A Content Analysis of Vaping Advertisements on Twitter, November 2014
ORIGINAL RESEARCH — Volume 13 — September 29, 2016
Shaina J. Sowles, MPH; Melissa J. Krauss, MPH; Sarah Connolly; Patricia A. Cavazos-Rehg, PhD
Suggested citation for this article: Sowles SJ, Krauss MJ, Connolly S, Cavazos-Rehg PA. A Content Analysis of Vaping Advertisements on Twitter, November 2014. Prev Chronic Dis 2016;13:160274. DOI: http://dx.doi.org/10.5888/pcd13.160274.
Vaping has increased in popularity, and the potential harms and benefits are largely unknown. Vaping-related advertising is expected to grow as the vaping industry grows; people are exposed primarily to vaping advertisements on the Internet, and Twitter is an especially popular social medium among young people. The primary objective of our study was to describe the characteristics of vaping-related advertisements on Twitter.
We collected data on 403,079 English-language tweets that appeared during November 2014 and contained vaping-related keywords. Using crowdsourcing services, we identified vaping-related advertisements in a random sample of 5,000 tweets. The advertisement tweets were qualitatively coded for popular marketing tactics by our research team. We also inferred the demographic characteristics of followers of 4 Twitter handles that advertised various novel vape products.

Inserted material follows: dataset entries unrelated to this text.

[src/rtl/gray_ptr_sync_pkg.sv]
// Shared FIFO package: synchronizer depth limits and Gray/binary conversions.
package gray_ptr_sync_pkg;

    localparam int STAGES_MIN = 2;
    localparam int STAGES_MAX = 4;
    localparam int PTR_MAX_W  = 32;

    // Operate on a zero-extended word; leading zeros leave the result unchanged.
    function automatic logic [PTR_MAX_W-1:0] gray2bin(
        input logic [PTR_MAX_W-1:0] g
    );
        logic [PTR_MAX_W-1:0] b;
        b[PTR_MAX_W-1] = g[PTR_MAX_W-1];
        for (int i = PTR_MAX_W - 2; i >= 0; i--) begin
            b[i] = b[i+1] ^ g[i];
        end
        return b;
    endfunction

    function automatic logic [PTR_MAX_W-1:0] bin2gray(
        input logic [PTR_MAX_W-1:0] b
    );
        return b ^ (b >> 1);
    endfunction

endpackage

[src/rtl/gray_ptr_sync.sv]
// Gray pointer CDC synchronizer with binary conversion, advance tracking
// and sticky detection of illegal (backward or overrun) pointer steps.
module gray_ptr_sync
    import gray_ptr_sync_pkg::*;
#(
    parameter int ADDR_WIDTH = 6,
    parameter int STAGES     = 2
) (
    input  logic                  clk,
    input  logic                  rst_n,
    input  logic [ADDR_WIDTH:0]   gray_in,
    input  logic                  err_clr,
    output logic [ADDR_WIDTH:0]   gray_out,
    output logic [ADDR_WIDTH:0]   bin_out,
    output logic                  adv,
    output logic [ADDR_WIDTH:0]   delta,
    output logic                  err
);

    localparam int W = ADDR_WIDTH + 1;

    if (STAGES < STAGES_MIN || STAGES > STAGES_MAX) begin : g_bad_stages
        $error("gray_ptr_sync: STAGES must be within 2..4");
    end

    logic [STAGES-1:0][W-1:0] sync_q;
    logic [W-1:0]             bin_next;
    logic [W-1:0]             step;
    logic                     illegal;

    always_ff @(posedge clk or negedge rst_n) begin
        if (!rst_n) begin
            sync_q <= '0;
        end else begin
            sync_q <= {sync_q[STAGES-2:0], gray_in};
        end
    end

    assign gray_out = sync_q[STAGES-1];

    always_comb begin
        bin_next = W'(gray2bin(PTR_MAX_W'(gray_out)));
        step     = bin_next - bin_out;
        // A full-depth step (only the wrap bit set) is still legal.
        illegal  = step[ADDR_WIDTH] && (|step[ADDR_WIDTH-1:0]);
    end

    always_ff @(posedge clk or negedge rst_n) begin
        if (!rst_n) begin
            bin_out <= '0;
            adv     <= 1'b0;
            delta   <= '0;
            err     <= 1'b0;
        end else begin
            bin_out <= bin_next;
            adv     <= (bin_next != bin_out);
            if (bin_next != bin_out) begin
                delta <= step;
            end
            if (illegal) begin
                err <= 1'b1;
            end else if (err_clr) begin
                err <= 1'b0;
            end
        end
    end

endmodule

[config.mk]
export PLATFORM = sky130hd
export DESIGN_NAME = gray_ptr_sync
export DESIGN_NICKNAME = d
export VERILOG_FILES = /design/src/rtl/gray_ptr_sync_pkg.sv /design/src/rtl/gray_ptr_sync.sv
export SDC_FILE = /design/constraint.sdc
export NUM_CORES = 1
export LEC_CHECK = 0
export BUFFER_PORTS_ARGS = -buffer_cell sky130_fd_sc_hd__buf_4
export CAP_MARGIN = 30
export CORE_UTILIZATION = 46
export DETAILED_ROUTE_END_ITERATION = 12
export PLACE_DENSITY = 0.73
export SYNTH_ARGS = -nofsm -noshare
export SYNTH_HDL_FRONTEND = slang
export SYNTH_SLANG_ARGS = --single-unit
[constraint.sdc]
create_clock -name clk -period 3.2 [get_ports clk]
set_clock_uncertainty 0.15 [all_clocks]
set_input_delay 0 -clock clk [delete_from_list [all_inputs] [get_ports clk]]
set_output_delay 0 -clock clk [all_outputs]
set_load 0.1 [all_outputs]
==> out/results.tsv, run 1 <==
metric	value	unit
status	completed	
num ports	33	
Synth top area share	57.7	%
final setup margin	0.0529	ns
Seq/Total Area, Yosys	57.7	%
HPWL Detailed	1.66	mm
synthesis-stage register bit count	30	
pre-CTS setup slack	-0.151	ns
CP arrival	3.20	ns
Core Area	2570	sq um
Vias	906	
worst-skew pair later-pin latency	0.32	ns
Mapped Area	1300	sq um
Pre-antenna DRT Iters	4	
fin crit period	3.15	ns
Synth-to-Final Area Change	41.3	%
endpoints failing hold	0	
fin. max-slew vios	0	
library cells used by synthesis	28	
YS warnings	0	
cell breakdown of the critical path	xor3_2, xor2_4, xnor2_2, xor2_2, xor2_1, ha_2, fa_2, nand2b_4, a21oi_1, o22ai_1, xnor2_1, o22ai_1	
worst-margin pin slew	0.343	ns
synthesized area per cell	12.7	sq um
H-tree depth	2	
hold crit path type	input pin to flip-flop	
CP max stage delay	0.48	ns
clk buf depth	2	
GP Congestion	0.897	
crit-path max FO	3	
post-layout util	71.5	%
Die Wd	55.2	microns
IO Port Bufs	32	
family with the most delay on the worst path	XOR/XNOR gates	
Total Wirelength	2.32	mm
max cap viols	0	
design area	1840	sq um
share of layout cells above drive strength 1	42.6	%
top cells by area, synth	dfrtp_1, ha_1, buf_4	
first-pass GRT wire length	3.74	mm
Die ar.	3040	sq um
number of global-route vias before repair	919	
CTS buffer count	5	
Residual DRC	0	
share of synthesized registers carrying an async set or reset	100	%
Crit Path Category	flip-flop to flip-flop	
Post-Syn Instances	102	
Reg clk slew, reported paths	0.09	ns
RSZ-0062 raised after global routing	yes	
initial antenna violation count	0	
pin count of the biggest net entering global routing	31	
final setup vio count	0	
CTS tree	done	
synthesized net count	119	
Final period util	98.3	%
Crit-path slowest cell	xor3_2	
Wirelength per Cell	12.5	microns
CTS Sinks	30	
Initial Util	50.6	%
Buffers & Inverters on Critical Path	0	
vias per cell	4.90	
startpoint types	flip-flop	
Area after DPL	1560	sq um
Routed Antenna Nets	0	
area leader, netlist	dfrtp_1	
fmax	0.318	GHz
ys flop type	dfrtp_1	
most frequent cells after synthesis	dfrtp_1, inv_1, buf_4, ha_1, nand2_1	
CP endpoint kind	flip-flop	
gr ovfl total	0	
Most Frequent Cell on Critical Path	o22ai_1	
NumNets Final	173	
Initial DRC Count	9	
Crit path required time	3.25	ns
Antenna diodes	0	
clk root buf	clkbuf_4	
Die Ht	55.2	microns
Post-synth EDFFs	0	
Rel. slew slack	77.1	%
Global Route Usage Sum	18.7	%
Std-Cell Rows	18	
most used standard cell by instance count after synthesis	dfrtp_1	
layer usage:
metal | global-route usage, % | vias up | part of all wire (%)
met5 | 0 | - | 0
met4 | 6.25 | 0 | 0.26
met3 | 8.20 | 2 | 6.4
met2 | 32.5 | 42 | 52
met1 | 20.3 | 426 | 41
li1 | - | 436 | -
final cells by class:
cell class | count | area, sq um
clock buffer | 6 | 51.3
fill | 182 | 731
inverter | 10 | 37.5
multi-input combinational | 55 | 517
sequential | 30 | 751
tap | 30 | 37.5
timing repair buffer | 54 | 443
final timing paths:
| kind | startpoint | to | slack [ns] | cells past startpoint |
|---|---|---|---|---|
| max | gray_out[5] | err | 0.05 | 12 |
| max reg2reg | gray_out[5] | err | 0.05 | 12 |
| min reg2reg | sync_q[5] | gray_out[5] | 0.19 | 0 |
| max in group asynchronous | rst_n | gray_out[2] | 2.20 | 4 |
| min in group asynchronous | rst_n | delta[5] | 0.53 | 4 |
| min | gray_in[4] | sync_q[4] | 0.18 | 2 |
stage by stage:
step                std cells  setup TNS, ns  hold slack [ns]
CTS                       184        -0.0188            0.162
finish                    185              0            0.180
floorplan                 102              0           -0.446
global placement          161              0           -0.212
detailed placement        161         -0.203           -0.203
global route              185        -0.0998            0.167
cell families after synthesis:
kind of cell / share of synthesized area, %
compound gates: 6.83
xor+xnor: 11.1
fa+ha+maj: 7.31
buf+inv: 6.93
flops: 57.7
mux: 2.60
simple gates: 7.51
layout by cell type, fill, tap and decap left out, types with 2 or more instances in the layout:
cell type	instances
o22ai_1	3
ha_1	4
mux2_2	3
o21ai_0	3
xnor2_1	3
clkbuf_4	5
o21a_1	2
xor2_1	5
dfrtp_1	30
nor2_1	2
nand2_1	6
buf_4	43
dlygate4sd3_1	10
inv_1	10
timing repair:
item | 4_1_cts | 5_1_grt
hold endpoints to repair | 38 | 0
setup buffers | 6 | 1
gates resized for setup | 10 | 2
hold buffers | 11 | 0
pin swaps | 9 | 6
setup endpoints to repair | 3 | 3
state kept, by name, summed over array words and instances (netlist names):
register / cells
bin_out: 7
adv: 1
err: 1
gray_out: 7
delta: 7
sync_q: 7
Power of run 1 is not shown: default switching activity piles up to over one toggle a cycle in this logic, so the estimate is an artifact.
==> run 2: changes to the inputs <==
CORE_ASPECT_RATIO = 0.8   (was unset)
==> run 2 against run 1 <==
Final cell count up 1.6%. Die area about the same. Global-route usage rose by 0.19 points. Worst hold slack got worse by 0.013 ns. Highest routed layer unchanged.
==> out/results.tsv, run 2 (same netlist as run 1, synthesis figures left out) <==
metric	value	unit
status	completed	
clk root buf	clkbuf_4	
share of layout cells above drive strength 1	42.1	%
CTS tree	done	
NumNets Final	169	
Area after DPL	1560	sq um
initial antenna violation count	0	
number of global-route vias before repair	986	
H-tree depth	2	
vias per cell	4.80	
Die Ht	49.6	microns
worst-skew pair later-pin latency	0.33	ns
most common cell after layout, fill and taps aside	buf_4	
Initial DRC Count	13	
IO Port Bufs	32	
CTS Sinks	30	
cell breakdown of the critical path	xor3_2, xor2_4, xnor2_2, xor2_2, xor2_1, ha_2, fa_2, nand2b_4, a21oi_2, xor2_1, nor4_1, o22ai_1	
pin count of the biggest net entering global routing	31	
worst-margin pin slew	0.349	ns
CP max stage delay	0.44	ns
Reg clk slew, reported paths	0.09	ns
fin. max-slew vios	0	
Crit-path slowest cell	xor3_2	
CP endpoint kind	flip-flop	
fin cells	188	
Antenna diodes	0	
CTS buffer count	5	
Routed Antenna Nets	0	
final setup vio count	0	
Global Route Usage Sum	18.9	%
crit-path max FO	3	
design area	1800	sq um
endpoints failing hold	0	
final setup margin	0.0725	ns
Std-Cell Rows	16	
Wirelength per Cell	12.8	microns
max cap viols	0	
num ports	33	
Pre-antenna DRT Iters	4	
Crit path required time	3.25	ns
Vias	902	
Die ar.	3040	sq um
Residual DRC	0	
Synth-to-Final Area Change	38.5	%
fmax	0.320	GHz
Total Wirelength	2.41	mm
GP Congestion	0.873	
fin crit period	3.13	ns
dpl cells	167	
pre-CTS setup slack	-0.0766	ns
RSZ-0062 raised after global routing	yes	
gr ovfl total	0	
most frequent cells in the layout	buf_4, dfrtp_1, inv_1, dlygate4sd3_1, nand2_1	
HPWL Detailed	1.66	mm
Final period util	97.7	%
clk buf depth	2	
final hold slack	0.168	ns
hold crit path type	input pin to flip-flop	
CP arrival	3.18	ns
family with the most delay on the worst path	XOR/XNOR gates	
Initial Util	50.7	%
startpoint types	flip-flop	
Die Wd	61.4	microns
Crit Path Category	flip-flop to flip-flop	
first-pass GRT wire length	3.93	mm
Rel. slew slack	76.3	%
Core Area	2560	sq um
Buffers & Inverters on Critical Path	0	
Most Frequent Cell on Critical Path	xor2_1	
[run 2: changes by cell type in the layout (fill, tap and decap cells not counted), sizes merged]
cell,change
clkinv,+2
buf,-4
clkbuf,-1
[run 2: final timing paths]
kind	start	end	slack, ns	cells past startpoint
min in group asynchronous	rst_n	bin_out[6]	0.55	4
max in group asynchronous	rst_n	delta[1]	2.19	4
worst min register to register	sync_q[1]	gray_out[1]	0.20	0
worst min-delay path	gray_in[4]	sync_q[4]	0.17	2
worst max register to register	gray_out[6]	err	0.07	12
worst max-delay path	gray_out[6]	err	0.07	12
[run 2: what timing repair did]
action                     CTS  global route
cloned                       0             0
hold endpoints to repair    38             0
buffers inserted             2             1
pin swaps                    4             5
setup endpoints to repair    2             5
gates resized for setup      6             5
hold buffers                11             0
[run 2: stage by stage]
| stage | utilization (%) | setup TNS, ns |
|---|---|---|
| after floorplan | - | 0 |
| after global placement | 61.0 | 0 |
| after detailed placement | 61.0 | -0.0766 |
| after CTS | 69.2 | 0 |
| after global routing | 70.3 | -0.0345 |
| final | 70.3 | 0 |
[run 2: layout make-up]
class	count	area, sq um
Multi-Input combinational cell	55	507
Tap cell	36	45.0
Sequential cell	30	751
Inverter	10	37.5
Clock inverter	2	10.0
Timing Repair Buffer	50	413
Fill cell	211	762
Clock buffer	5	37.5
[run 2: metal layers]
| layer | GRT usage, % | vias to the layer above | share of wire [%] |
|---|---|---|---|
| met5 | 0 | - | 0 |
| met4 | 12.6 | 0 | 2.6 |
| met3 | 5.51 | 8 | 6.1 |
| met2 | 31.9 | 43 | 50 |
| met1 | 20.0 | 421 | 41 |
| li1 | - | 430 | - |
Power of run 2 is left out for the same reason.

The random sample of 5,000 vaping-related tweets included 1,156 (23%) advertisement tweets that were further analyzed. Vape pens were advertised in nearly half of the advertisement tweets (47%), followed by e-juice (21%), which commonly mentioned flavors (42%). Coupons or price discounts were frequently observed (32%); only 3% of tweets mentioned vaping as a way to quit smoking or as an alternative to smoking. One handle had a disproportionately high percentage of racial/ethnic minority followers.

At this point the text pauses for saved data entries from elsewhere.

===== config.mk =====
export PLATFORM = sky130hd
export DESIGN_NAME = draw_tile_param
export DESIGN_NICKNAME = d
export VERILOG_FILES = /design/src/rtl/draw_tile_param.sv
export SDC_FILE = /design/constraint.sdc
export NUM_CORES = 1
export LEC_CHECK = 0
export BUFFER_PORTS_ARGS = -buffer_cell sky130_fd_sc_hd__buf_2
export CORE_ASPECT_RATIO = 1.2
export CORE_MARGIN = 2
export CORE_UTILIZATION = 40
export DETAILED_ROUTE_END_ITERATION = 8
export PLACE_DENSITY = 0.71
export SETUP_SLACK_MARGIN = 0.4
export SLEW_MARGIN = 5
export SYNTH_ARGS = -nofsm -noshare
export SYNTH_HDL_FRONTEND = slang
export SYNTH_SLANG_ARGS = --single-unit

===== constraint.sdc =====
create_clock -name Clock -period 2.36 [get_ports Clock]
set_input_delay 0.118 -clock Clock [delete_from_list [all_inputs] [get_ports Clock]]
set_output_delay 0.118 -clock Clock [all_outputs]
set_load 0.01 [all_outputs]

Vaping poses a threat to smoking prevention progress, and it is important for those in tobacco control to understand and counter the tactics used by vaping companies to entice their consumers, especially on social media where young people can easily view the content.
“Vaping” is the process of inhaling the vapor produced by converting liquid or plant-based substances into an aerosol product that contains an active ingredient (eg, nicotine, tetrahydrocannabinol [THC], cannabidiol [CBD]), flavoring chemicals, and solvents (eg, vegetable glycerin, propylene glycol) (1). Vaping has recently increased in popularity (2). First-generation vaping devices (ie, electronic cigarettes, or e-cigarettes) closely resembled tobacco cigarettes; however, newer generations of e-cigarettes (ie, personal vaporizers) are high-tech gadgets in various shapes, sizes, and colors, and many are battery-powered and refillable (3).
The potential harms and benefits of vaping are largely unknown (4). Two randomized control trials demonstrated that the use of nicotine-containing vaping devices significantly decreased cigarette consumption and was associated with higher rates of smoking abstinence (5,6). Many vaping proponents argue that vaping is less harmful than traditional smoking (7). Conversely, concern exists that vaping will reignite the social acceptability of smoking in our culture and reverse progress made in denormalizing this behavior (8). Vaping opponents also point out the harms associated with this behavior, such as exposure to nicotine and carcinogens (including formaldehyde) (9); however, more research is required before conclusions can be drawn about the safety of vaping and e-cigarettes.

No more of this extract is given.